Secrets in code — how to avoid giving hackers the keys to your server

Imagine this scenario: you’ve been working on a cool project all night. By 4 a.m. everything is ready, you do a final git push and go to sleep with a clear conscience. In the morning you find your AWS balance is zero and a miner is running on your servers. What happened? It turns out you left a line in one of the files: AWS_ACCESS_KEY_ID = "AKIA...".

This is a classic mistake thousands of developers have made. In this article we’ll look at why “just deleting the password” won’t help and how to set up automatic protection that will physically prevent you from making the mistake.

What are “secrets” and why is this a problem?

In development, secrets are any data that grant access to protected resources:

• Database passwords.
• API keys (Stripe, OpenAI, AWS, Telegram bots).
• Private SSH keys.
• Authorization tokens.

The main problem: developers often treat code as a draft. “I’ll paste the key here now to check if the integration works, and before deploy I’ll move it to environment variables.”

But Git doesn’t work that way.

The myth of deletion

Git is a version control system. Its primary job is to remember everything. If you committed a file with a password and two hours later removed it and made a new commit — the password didn’t disappear. It remained in the history. Anyone who clones your repository can revert to the earlier commit or simply look through git log and see your key.

Hackers don’t sit and manually browse repositories. They have scanner bots that monitor the public commit stream on GitHub 24/7. As soon as a key hits the network, it often ends up in an attacker’s database within minutes — sometimes within 20–60 seconds.

First line of defense: the “no secrets in code” principle

Before moving to tools, adopt a rule: code should be public by default. Even if you’re writing a private project, write it as if you’ll publish it as open source tomorrow.

Using .env files

The simplest way is to store settings in a .env file that never goes into Git.

1. Create a .env file.
2. Add your keys there: DB_PASSWORD=my_super_secret_password.
3. In code use libraries (for example, dotenv for JS/Python) to read these values.
4. Critically important: add the line .env to your .gitignore file.

Automating protection: introduction to Git hooks

We’re human, and we make mistakes. To eliminate the human factor, we need robots that will stop us before a commit is made. For this there are Git Hooks.

Hooks are scripts that Git runs automatically on certain events (for example, before a commit or before a push).

Tool #1: Gitleaks

Gitleaks is one of the most popular and fastest secret scanners. It looks for matches across a huge pattern database (formats for AWS keys, Google Cloud, Stripe, etc.).

How this works in practice

Installation:
If you have Homebrew (macOS/Linux):

brew install gitleaks

Or you can download the binary from GitHub (Releases) for Windows/Linux/macOS.

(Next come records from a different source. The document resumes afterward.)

From an optimization exercise on the open Yosys and OpenROAD flow, aimed at small area, a short achievable clock period and few clock cycles per item; shortcuts taken in it are not production practice.
No run shown here included a check of the RTL's function; only the layout flow was run.
Power and IR drop assume default switching activity.

File: config.mk
export PLATFORM = sky130hd
export DESIGN_NAME = spu_adpcm_decoder
export DESIGN_NICKNAME = spu_adpcm_decoder
export VERILOG_FILES = /design/flow/design.v
export SDC_FILE = /design/flow/constraint.sdc
export NUM_CORES = 4
export LEC_CHECK = 0
export ABC_CLOCK_PERIOD_IN_PS = 4000
export CAP_MARGIN = 20
export CORE_MARGIN = 2
export CORE_UTILIZATION = 40
export SLEW_MARGIN = 20
File: constraint.sdc
create_clock -name core_clock -period 14.5 [get_ports {clk}]
set_input_delay 2.9000 -clock core_clock [delete_from_list [all_inputs] [get_ports {clk}]]
set_output_delay 2.9000 -clock core_clock [all_outputs]
set_load 0.01 [all_outputs]
File: design.v
module spu_adpcm_decoder (
    input  wire         clk,
    input  wire         rst,           
    input  wire         in_valid,
    output wire         in_ready,
    input  wire [4:0]   in_voice,      
    input  wire [127:0] in_block,      
    output wire         out_valid,
    input  wire         out_ready,
    output wire [15:0]  out_sample,    
    output wire [4:0]   out_voice,
    output wire [4:0]   out_index,     
    output wire [2:0]   out_flags      
);
    localparam NV = 24;
    localparam W  = 23;                
    localparam AW = 30;                
    localparam HW = 2 * W;             
    reg [NV*HW-1:0] ring;              
    reg [4:0]       pos;               
    reg             sweep;             
    reg [HW-1:0]    pnd;               
    reg [4:0]       pnd_voice;
    reg             pnd_v;
    reg [HW-1:0]    fet;               
    reg             fet_v;
    wire            wb_hit  = pnd_v && (pos == pnd_voice);
    wire [HW-1:0]   head_in = sweep ? {HW{1'b0}} : (wb_hit ? pnd : ring[HW-1:0]);
    always @(posedge clk)
        ring <= {head_in, ring[NV*HW-1:HW]};
    always @(posedge clk) begin
        if (rst) begin
            pos   <= 5'd0;
            sweep <= 1'b1;
        end else begin
            pos <= (pos == NV - 1) ? 5'd0 : pos + 5'd1;
            if (pos == NV - 1) sweep <= 1'b0;
        end
    end
    reg [111:0] b_nib;
    reg [3:0]   b_shift;
    reg [2:0]   b_filt;
    reg [2:0]   b_flags;
    reg [4:0]   b_voice;
    reg         bfull;                
    reg         in_ready_r;
    wire in_fire = in_valid && in_ready_r;
    wire [2:0] in_filt = (in_block[6:4] > 3'd4) ? 3'd4 : in_block[6:4];
    reg         cw;                    
    reg [4:0]   cidx;
    reg [3:0]   cn;                    
    reg [3:0]   cshift;
    reg [2:0]   cfilt;
    reg [2:0]   cflags;
    reg [4:0]   curv;                  
    reg         curv_v;
    reg signed [W-1:0] l0;
    reg signed [W-1:0] l1;
    reg         out_v;
    reg [W-1:0] out_pred;
    reg [4:0]   out_voice_r;
    reg [4:0]   out_index_r;
    reg [2:0]   out_flags_r;
    wire signed [15:0] raw = $signed({cn, 12'd0}) >>> cshift;
    reg signed [7:0] cpos;
    reg signed [7:0] cneg;
    always @(*) begin
        case (cfilt)
            3'd0:    begin cpos = 8'sd0;   cneg = 8'sd0;   end
            3'd1:    begin cpos = 8'sd60;  cneg = 8'sd0;   end
            3'd2:    begin cpos = 8'sd115; cneg = -8'sd52; end
            3'd3:    begin cpos = 8'sd98;  cneg = -8'sd55; end
            default: begin cpos = 8'sd122; cneg = -8'sd60; end
        endcase
    end
    wire signed [AW-1:0] acc  = l0 * cpos + l1 * cneg + 32;
    wire signed [AW-1:0] quot = (acc + (acc[AW-1] ? 63 : 0)) >>> 6;
    wire signed [W-1:0]  pred = $signed(quot[W-1:0]) + raw;
    wire       emit   = !cw && (!out_v || out_ready);
    wire       navail = bfull || in_fire;
    wire       start  = navail && (cw || (emit && cidx == 5'd27));
    wire [4:0] nvoice = bfull ? b_voice : in_voice;
    wire       same   = curv_v && (nvoice == curv);
    wire       swap   = start && !same;
    wire [4:0]  ridx   = cidx + 5'd1;
    wire [3:0]  b_next = b_nib[ridx*4 +: 4];
    wire fwant = in_valid && !bfull && !fet_v && !(curv_v && in_voice == curv);
    wire fhit  = fwant && (pos == in_voice);
    always @(posedge clk) begin
        if (start) begin
            cidx   <= 5'd0;
            cn     <= bfull ? b_nib[3:0] : in_block[19:16];
            cshift <= bfull ? b_shift    : in_block[3:0];
            cfilt  <= bfull ? b_filt     : in_filt;
            cflags <= bfull ? b_flags    : in_block[10:8];
            curv   <= nvoice;
        end else if (emit && cidx != 5'd27) begin
            cidx <= ridx;
            cn   <= b_next;
        end
        if (swap) begin
            l0 <= fet[W-1:0];
            l1 <= fet[HW-1:W];
        end else if (start || (emit && cidx != 5'd27)) begin
            l0 <= pred;
            l1 <= l0;
        end
        if (swap && curv_v) begin
            pnd       <= {l0, pred};
            pnd_voice <= curv;
        end
        if (fhit)
            fet <= head_in;
        if (emit) begin
            out_pred    <= pred;
            out_voice_r <= curv;
            out_index_r <= cidx;
            out_flags_r <= cflags;
        end
        if (in_ready_r) begin
            b_nib   <= in_block[127:16];
            b_shift <= in_block[3:0];
            b_filt  <= in_filt;
            b_flags <= in_block[10:8];
            b_voice <= in_voice;
        end
    end
    wire bfull_n  = bfull ? !start : (in_fire && !start);
    wire cw_n     = start ? 1'b0 : (emit && cidx == 5'd27) ? 1'b1 : cw;
    wire [4:0] cidx_n = start ? 5'd0 : (emit && cidx != 5'd27) ? ridx : cidx;
    wire curv_v_n = curv_v || start;
    wire [4:0] curv_n = start ? nvoice : curv;
    wire fet_v_n  = swap ? 1'b0 : (fet_v || fhit);
    always @(posedge clk) begin
        if (rst) begin
            bfull      <= 1'b0;
            cw         <= 1'b1;
            curv_v     <= 1'b0;
            fet_v      <= 1'b0;
            pnd_v      <= 1'b0;
            out_v      <= 1'b0;
            in_ready_r <= 1'b0;
        end else begin
            bfull  <= bfull_n;
            cw     <= cw_n;
            curv_v <= curv_v_n;
            fet_v  <= fet_v_n;
            if (swap && curv_v)
                pnd_v <= 1'b1;
            else if (wb_hit && !sweep)
                pnd_v <= 1'b0;
            if (emit)
                out_v <= 1'b1;
            else if (out_ready)
                out_v <= 1'b0;
            in_ready_r <= in_valid && !in_fire && !bfull_n && (cw_n || cidx_n == 5'd27) &&
                          ((curv_v_n && in_voice == curv_n) || fet_v_n);
        end
    end
    wire in_range = (out_pred[W-1:15] == {(W-15){1'b0}}) || (out_pred[W-1:15] == {(W-15){1'b1}});
    assign in_ready   = in_ready_r;
    assign out_valid  = out_v;
    assign out_sample = in_range ? out_pred[15:0] : (out_pred[W-1] ? 16'h8000 : 16'h7fff);
    assign out_voice  = out_voice_r;
    assign out_index  = out_index_r;
    assign out_flags  = out_flags_r;
endmodule
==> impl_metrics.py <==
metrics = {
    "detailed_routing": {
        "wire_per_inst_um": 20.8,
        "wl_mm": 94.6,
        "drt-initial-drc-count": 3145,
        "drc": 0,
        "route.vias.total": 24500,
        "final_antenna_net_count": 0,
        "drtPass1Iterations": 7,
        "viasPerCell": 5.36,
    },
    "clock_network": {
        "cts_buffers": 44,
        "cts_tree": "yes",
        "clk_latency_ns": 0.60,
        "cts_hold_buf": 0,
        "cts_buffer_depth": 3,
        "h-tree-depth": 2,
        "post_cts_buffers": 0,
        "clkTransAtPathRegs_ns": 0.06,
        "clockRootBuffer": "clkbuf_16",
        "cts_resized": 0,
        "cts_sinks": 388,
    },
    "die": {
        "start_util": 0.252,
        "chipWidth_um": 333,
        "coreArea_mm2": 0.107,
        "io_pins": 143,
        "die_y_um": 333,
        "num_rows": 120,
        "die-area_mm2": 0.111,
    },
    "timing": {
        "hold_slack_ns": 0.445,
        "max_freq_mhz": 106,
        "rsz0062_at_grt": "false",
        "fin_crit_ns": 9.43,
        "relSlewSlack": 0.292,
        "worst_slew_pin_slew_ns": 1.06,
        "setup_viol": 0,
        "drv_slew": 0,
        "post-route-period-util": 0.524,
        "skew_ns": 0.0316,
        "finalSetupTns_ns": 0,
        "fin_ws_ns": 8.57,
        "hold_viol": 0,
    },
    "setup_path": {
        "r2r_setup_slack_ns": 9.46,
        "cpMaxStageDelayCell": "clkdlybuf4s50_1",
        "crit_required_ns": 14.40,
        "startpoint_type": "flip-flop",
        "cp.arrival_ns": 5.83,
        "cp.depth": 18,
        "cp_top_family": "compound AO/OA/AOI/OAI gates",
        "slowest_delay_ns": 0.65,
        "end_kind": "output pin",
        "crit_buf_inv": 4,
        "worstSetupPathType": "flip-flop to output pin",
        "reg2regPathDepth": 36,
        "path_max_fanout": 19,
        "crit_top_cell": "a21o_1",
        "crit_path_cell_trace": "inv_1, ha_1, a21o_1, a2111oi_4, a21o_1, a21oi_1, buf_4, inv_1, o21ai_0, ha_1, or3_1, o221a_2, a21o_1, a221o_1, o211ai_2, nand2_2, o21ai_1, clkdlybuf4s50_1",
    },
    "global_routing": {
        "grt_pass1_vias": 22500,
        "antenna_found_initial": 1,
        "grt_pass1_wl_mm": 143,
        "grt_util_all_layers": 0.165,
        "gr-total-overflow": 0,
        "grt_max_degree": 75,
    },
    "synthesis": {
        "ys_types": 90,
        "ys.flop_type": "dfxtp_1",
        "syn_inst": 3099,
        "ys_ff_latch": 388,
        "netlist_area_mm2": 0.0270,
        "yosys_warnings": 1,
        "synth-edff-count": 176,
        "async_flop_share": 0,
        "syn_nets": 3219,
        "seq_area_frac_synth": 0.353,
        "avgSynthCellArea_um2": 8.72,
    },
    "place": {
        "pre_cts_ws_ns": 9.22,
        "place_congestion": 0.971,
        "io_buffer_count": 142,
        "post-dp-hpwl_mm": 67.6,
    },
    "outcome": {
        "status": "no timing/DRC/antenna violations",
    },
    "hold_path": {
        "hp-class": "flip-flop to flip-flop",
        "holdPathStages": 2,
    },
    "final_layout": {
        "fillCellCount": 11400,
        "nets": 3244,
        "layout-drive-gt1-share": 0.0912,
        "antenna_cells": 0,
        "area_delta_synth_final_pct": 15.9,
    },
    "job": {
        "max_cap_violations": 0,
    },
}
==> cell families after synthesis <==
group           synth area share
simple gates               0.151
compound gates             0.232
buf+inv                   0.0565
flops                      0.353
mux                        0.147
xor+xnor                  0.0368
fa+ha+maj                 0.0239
This is an optimization exercise on Yosys and OpenROAD, whose aim is small area, a short achievable clock period and few clock cycles, not a production implementation.
RTL that was checked went through simulation tests only; none was proved equivalent to the original.
Only the layout flow was run in runs 3 and 4; the RTL was not checked for function there.
Power is estimated from default activity; no workload was simulated.

## flow/flow/run.sh

```bash
#!/bin/bash
bash standard.sh SETUP_SLACK_MARGIN=8 finish > standard.log 2>&1
```

## flow/standard.sh

```bash
#!/bin/bash
# synth_recipe.tcl (not shown) runs the flow's synth.tcl, then flattens the netlist and writes it again
# the make line also repeats each setting of config.mk as NAME=value (left out here)
make -C /OpenROAD-flow-scripts/flow DESIGN_CONFIG=/design/flow/config.mk WORK_HOME=/design/flow/orfs CLKGATE_MAP_FILE= SYNTH_SCRIPT=/design/flow/synth_recipe.tcl "${@:-finish}"
```

## flow/config.mk

```make
export PLATFORM = sky130hd
export DESIGN_NAME = nasa_scale_enc
export DESIGN_NICKNAME = nasa_scale_enc
export VERILOG_FILES = /design/flow/design.v
export SDC_FILE = /design/flow/constraint.sdc
export NUM_CORES = 4
export LEC_CHECK = 0
export CAP_MARGIN = 20
export CORE_MARGIN = 2
export CORE_UTILIZATION = 40
export SLEW_MARGIN = 20
```

## flow/constraint.sdc

```tcl
create_clock -name core_clock -period 12.0 [get_ports {clk}]
set_input_delay 2.4000 -clock core_clock [delete_from_list [all_inputs] [get_ports {clk}]]
set_output_delay 2.4000 -clock core_clock [all_outputs]
set_load 0.01 [all_outputs]
```

## flow/design.v

```verilog
module nasa_scale_enc (
    input  wire        clk,
    input  wire        rst,
    input  wire        start,
    input  wire [31:0] q_num,       
    input  wire [15:0] q_den,       
    input  wire [15:0] a_num,       
    input  wire [15:0] a_den,       
    input  wire [1:0]  width,       
    input  wire        is_signed,
    output wire        ready,
    output reg         done,
    output wire [31:0] bytes_out,
    output reg         range_err
);
    reg         s_idle, s_mul, s_align, s_div, s_fin;
    reg         first;       
    reg  [5:0]  cnt;
    reg         neg;         
    reg  [1:0]  w_r;
    reg         s_r;
    reg         ovf_hi;      
    reg  [64:0] x;
    reg  [31:0] qx;          
    reg  [31:0] pd;          
    wire w8  = (w_r == 2'd0);
    wire w16 = (w_r == 2'd1);
    wire [15:0] mr_or = a_den | a_num;
    reg  [3:0]  top;
    integer i;
    always @* begin
        top = 4'd0;
        for (i = 0; i < 16; i = i + 1)
            if (mr_or[i]) top = i[3:0];
    end
    wire        bn   = x[0];
    wire [32:0] quo  = x[32:0];
    wire [33:0] add_a = s_mul ? {2'd0, x[47:16]} :
                        s_fin ? {2'd0, x[32:1] ^ {32{neg}}} :
                                {1'b0, x[64:32]};
    wire [33:0] add_b = s_mul ? {2'd0, bn ? qx : 32'd0} :
                        s_fin ? 34'd0 :
                                {2'b11, ~pd};
    wire        add_c = s_mul ? (bn & neg) : s_fin ? (rnd_c ^ neg) : 1'b1;
    wire [33:0] sum   = add_a + add_b + {33'd0, add_c};
    wire        q_bit = !sum[33];
    wire        bd    = pd[0];
    wire [16:0] sum_d = {1'b0, pd[31:16]} + (bd ? {1'b0, x[64:49]} : 17'd0);
    wire        r_nz  = |x[64:33];
    wire        rnd_c = x[0] && (r_nz || x[1]);
    wire [31:0] q     = x[32:1];
    wire hi7  = q[7],  hi15 = q[15], hi31 = q[31];
    wire lo7z = ~|q[6:0],  lo15z = ~|q[14:0],  lo31z = ~|q[30:0];
    wire lo7o = &q[6:0],   lo15o = &q[14:0],   lo31o = &q[30:0];
    wire hiK  = w8 ? hi7  : w16 ? hi15  : hi31;
    wire loKz = w8 ? lo7z : w16 ? lo15z : lo31z;
    wire loKo = w8 ? lo7o : w16 ? lo15o : lo31o;
    wire mag0 = !hiK && loKz && !rnd_c;                  
    wire in_range = s_r ? (neg ? (!hiK || (loKz && !rnd_c))            
                               : (!hiK && !(loKo && rnd_c)))           
                        : (neg ? mag0
                               : !(hiK && loKo && rnd_c));             
    assign ready = s_idle;
    assign bytes_out = range_err ? 32'd0 :
                       {x[31:16] & {16{!w8 && !w16}}, x[15:8] & {8{!w8}}, x[7:0]};
    wire [5:0] n_div = w8 ? 6'd9 : w16 ? 6'd17 : 6'd33;
    always @(posedge clk) begin
        if (s_idle) begin
            x   <= {q_den, 1'b0, 32'd0, a_den};
            pd  <= {16'd0, a_num};
            qx  <= q_num ^ {32{q_num[31]}};
            neg <= q_num[31];
            w_r <= width;
            s_r <= is_signed;
            cnt <= {2'd0, top};
        end
        if (s_mul) begin
            pd      <= {sum_d, pd[15:1]};
            x[47:0] <= {sum[32:0], x[15:1]};
            if (cnt == 6'd0) x[64:48] <= 17'd0;
            cnt     <= (cnt == 6'd0) ? n_div : cnt - 6'd1;
            ovf_hi  <= 1'b0;
        end
        if (s_align) begin
            x      <= w8 ? {x[40:0], 24'd0} : {1'b0, x[47:0], 16'd0};
            ovf_hi <= w8 && (|x[47:41]);
        end
        if (s_div) begin
            x         <= {q_bit ? sum[31:0] : x[63:32], x[31:0], q_bit};
            cnt       <= cnt - 6'd1;
            range_err <= 1'b1;
        end
        if (s_fin) begin
            x[31:0]   <= sum[31:0];
            range_err <= !in_range;
        end
    end
    always @(posedge clk) begin
        if (rst) begin
            s_idle  <= 1'b1;
            s_mul   <= 1'b0;
            s_align <= 1'b0;
            s_div   <= 1'b0;
            s_fin   <= 1'b0;
            done    <= 1'b0;
            first   <= 1'b0;
        end else begin
            done <= 1'b0;
            if (s_idle && start) begin
                s_idle <= 1'b0;
                s_mul  <= 1'b1;
            end
            if (s_mul && cnt == 6'd0) begin
                s_mul   <= 1'b0;
                s_align <= !w_r[1];
                s_div   <= w_r[1];
                first   <= 1'b1;
            end
            if (s_align) begin
                s_align <= 1'b0;
                s_div   <= 1'b1;
            end
            if (s_div) begin
                first <= 1'b0;
                if (first && (ovf_hi || q_bit)) begin
                    s_div  <= 1'b0;
                    s_idle <= 1'b1;
                    done   <= 1'b1;
                end else if (cnt == 6'd0) begin
                    s_div <= 1'b0;
                    s_fin <= 1'b1;
                end
            end
            if (s_fin) begin
                s_fin  <= 1'b0;
                s_idle <= 1'b1;
                done   <= 1'b1;
            end
        end
    end
endmodule
```

==> impl_summary.log, run 1 <==
[metrics] area used by multi-input combinational logic: 8120 um2
[metrics] leading cell type in the layout, fill and taps excluded: sky130_fd_sc_hd__nand2_1
[metrics] proportion of synthesized chip area in sequential cells: 34.7%
[metrics] Area growth syn-to-layout: 31.4%
[metrics] Clock Sink Count: 147
[metrics] internal power contribution: 1.57 mW
[metrics] critical register-to-register path startpoint: x[39]$_DFFE_PP_
[metrics] setup slack of the most critical reg-to-reg path: 7.65 ns
[metrics] start point of the worst min-delay path: s_div$_SDFF_PP0_
[metrics] critical path required time: 12.15 ns
[metrics] Worst Clk Skew: 0.0147 ns
[metrics] buffers from clock root to sink, at most: 2
[metrics] startpoint kind of the worst setup timing path: flip-flop
[metrics] fin. max-slew vios: 0
[metrics] final core utilization: 53.3%
[metrics] Switch Pwr: 1.21 mW
[metrics] share of total power in the clock network: 20.0%
[metrics] Distinct cells, synth: 73
[metrics] number of nets produced by synthesis: 1,535
[metrics] GRT Util Overall: 29.7%
[metrics] cell chain of the critical path: nor4_2, nand3_1, o31ai_4, a21o_1, a22oi_2, fa_2, nand2b_4, a21o_1, and2_4, o211ai_4, a31oi_4, o31ai_4, buf_6, xnor2_4, buf_12, mux2i_1, a21oi_1
[metrics] routability cong.: 0.960
[metrics] number of warnings issued by yosys: 1
[metrics] Hold WC Path Type: reg -> reg
[metrics] number of input and output port buffers inserted: 120
[metrics] peak clock frequency supported by timing: 230 MHz
[metrics] Final Setup Violations: 0
[metrics] half-perimeter wire length of the detailed placement result: 31,400 um
[metrics] Worst Tran Pin Value: 1.09 ns
[metrics] Endpoint, Worst Hold: first$_SDFFE_PP0P_
[metrics] number of nets in the layout: 1,669
[metrics] worst slack at placement: 6.20 ns
[metrics] Sequential cell area: 4210 um2
[metrics] number of global-route vias before repair: 11,200
[metrics] register clock-pin slew on the reported worst setup and hold paths: 0.07 ns
[metrics] proportion of synthesized flip-flops having asynchronous set or reset: 0%
[metrics] vertical extent of the die: 177 um
[metrics] proportion of power drawn by flip-flops and latches: 27.4%
[metrics] total number of placement rows: 63
[metrics] number of top-level pins: 121
[metrics] RSZ-0062 raised after global routing: true
[metrics] clock latency reported for the late side of the worst-skew pair: 0.45 ns
[metrics] First DRT Iteration DRCs: 1,664
[metrics] number of CTS-inserted buffers: 17
[metrics] synthesized instance count: 1,396
[metrics] Root Driver: sky130_fd_sc_hd__clkbuf_16
[metrics] critical path capture point type: flip-flop
[metrics] peak supply drop: 0.107 mV
[metrics] fraction of final layout cells sized beyond drive strength 1: 25.1%
[metrics] number of nets with antenna violations after routing: 0
[metrics] final-layout setup total negative slack: 0 ns
[metrics] worst hold stages: 1
[metrics] die outline area: 31,500 um2
[metrics] Avg Inst Size Synth: 8.62 um2
[metrics] Via-to-Cell Ratio: 6.31
[metrics] CTS tree: done
[metrics] initial antenna violation count: 1
[metrics] combined area of all synthesized cells: 12,000 um2
[metrics] maximum cell stage delay along the critical path: 0.50 ns
[metrics] wire length of the first global-routing pass: 69,500 um
[metrics] final global-route overflow total: 0
[metrics] remaining design rule violation count: 0
[metrics] Final Power: 2.78 mW
[metrics] FF+latch count, synth: 147
[metrics] dominant delay contributor by cell family on the critical path: compound AO/OA/AOI/OAI gates
[metrics] Layout fillers: 2,701
[metrics] drt total wl: 48,600 um
[metrics] start-to-end type of the worst setup path: reg -> reg
[metrics] period utilisation layout: 36.3%
[metrics] time the final worst path needs with I/O delays and setup: 4.35 ns
[metrics] power per cell area: 176 nW/um2
[metrics] fin worst setup slack: 7.65 ns
[metrics] initial core utilization: 40.6%
[metrics] total iterations of the first detailed-routing run: 6
[metrics] commonest non-fill, non-tap cells in the layout: sky130_fd_sc_hd__nand2_1 (147), sky130_fd_sc_hd__edfxtp_1 (123), sky130_fd_sc_hd__nor2_1 (108), sky130_fd_sc_hd__a21oi_1 (101), sky130_fd_sc_hd__o21ai_0 (84)
[metrics] detailed-route wire length per cell: 25.1 um
[metrics] most common flop cell mapped by yosys: sky130_fd_sc_hd__edfxtp_1
[metrics] count of endpoints failing hold in the final timing report: 0
[metrics] Maximum Capacitance Violations: 0
[metrics] worst rel slew slack: 27.4%
[metrics] fraction of power consumed by combinational cells: 52.6%
[metrics] Die W: 177 um
[metrics] antenna diode instance count: 0
[metrics] Std-Cell Core Area: 29,600 um2
[metrics] Crit Path Max Fanout: 5
[metrics] final-layout worst hold slack: 0.526 ns
[metrics] Static Leak: 6.12 nW
[metrics] Slowest cell on crit path: sky130_fd_sc_hd__edfxtp_1
[metrics] Buf+Inv Stages, Crit Path: 2
[metrics] switching part of the total: 43.6%
[metrics] r2r endpoint: x[34]$_DFFE_PP_
[metrics] outcome: complete, no violations
[metrics] length in cells of the worst reg-to-reg path: 17
[metrics] via total after detailed routing: 12,200
[metrics] signal arrival time at the worst endpoint: 4.50 ns
[metrics] H-tree Lvls: 4
[metrics] number of synthesized flops with an enable pin: 123
[metrics] pin count of the biggest net entering global routing: 99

Manual scan: You can run a scan of the entire project right now:

gitleaks detect --verbose

If there are forgotten keys in your project’s history, Gitleaks will list them with the exact lines and files.

Tool #2: pre-commit (a framework for the lazy)

To avoid running the scan manually every time, we use the pre-commit framework. It automates running Gitleaks on every attempt to run git commit.

Setup instructions

1. Install pre-commit:

pip install pre-commit

2. Create a file .pre-commit-config.yaml in the project root.

3. Add the following lines:

repos:
  - repo: https://github.com/gitleaks/gitleaks
    rev: v8.30.0  # Используйте актуальную версию
    hooks:
      - id: gitleaks

4. Install the hook into your system:

pre-commit install

What will happen now? When you run git commit -m "added login logic", Gitleaks will automatically run. If it finds a secret, it will abort the commit and print an error. You simply won’t be able to commit dangerous code. This is the concept of “secure by default”.

What to do if a secret has already been leaked?

If you discover that a key has been leaked to a public repository, the course of action should be:

1. Revoke the key: this is the most important step. Don’t try to just delete it from Git. Assume the password is known to everyone. Go to the management console (AWS, Google, Telegram) and deactivate the key. Create a new one.
2. Clean the history: if you truly need to remove traces from the repository, use BFG Repo-Cleaner or the built-in git filter-repo command. Ordinary git rm won’t help.
3. Rotate all related access: if a DB password leaked, change it everywhere it was used.

Summary for beginners

Dealing with secrets isn’t about complex algorithms; it’s about discipline and the right tools.

• Never write passwords directly in code.
• Use .env and .gitignore.
• Set up Gitleaks via pre-commit once, and it will save your career (and your wallet) in the future.

Remember: it’s better to be overcautious in security and spend 15 minutes setting up hooks than to spend a week recovering hacked infrastructure.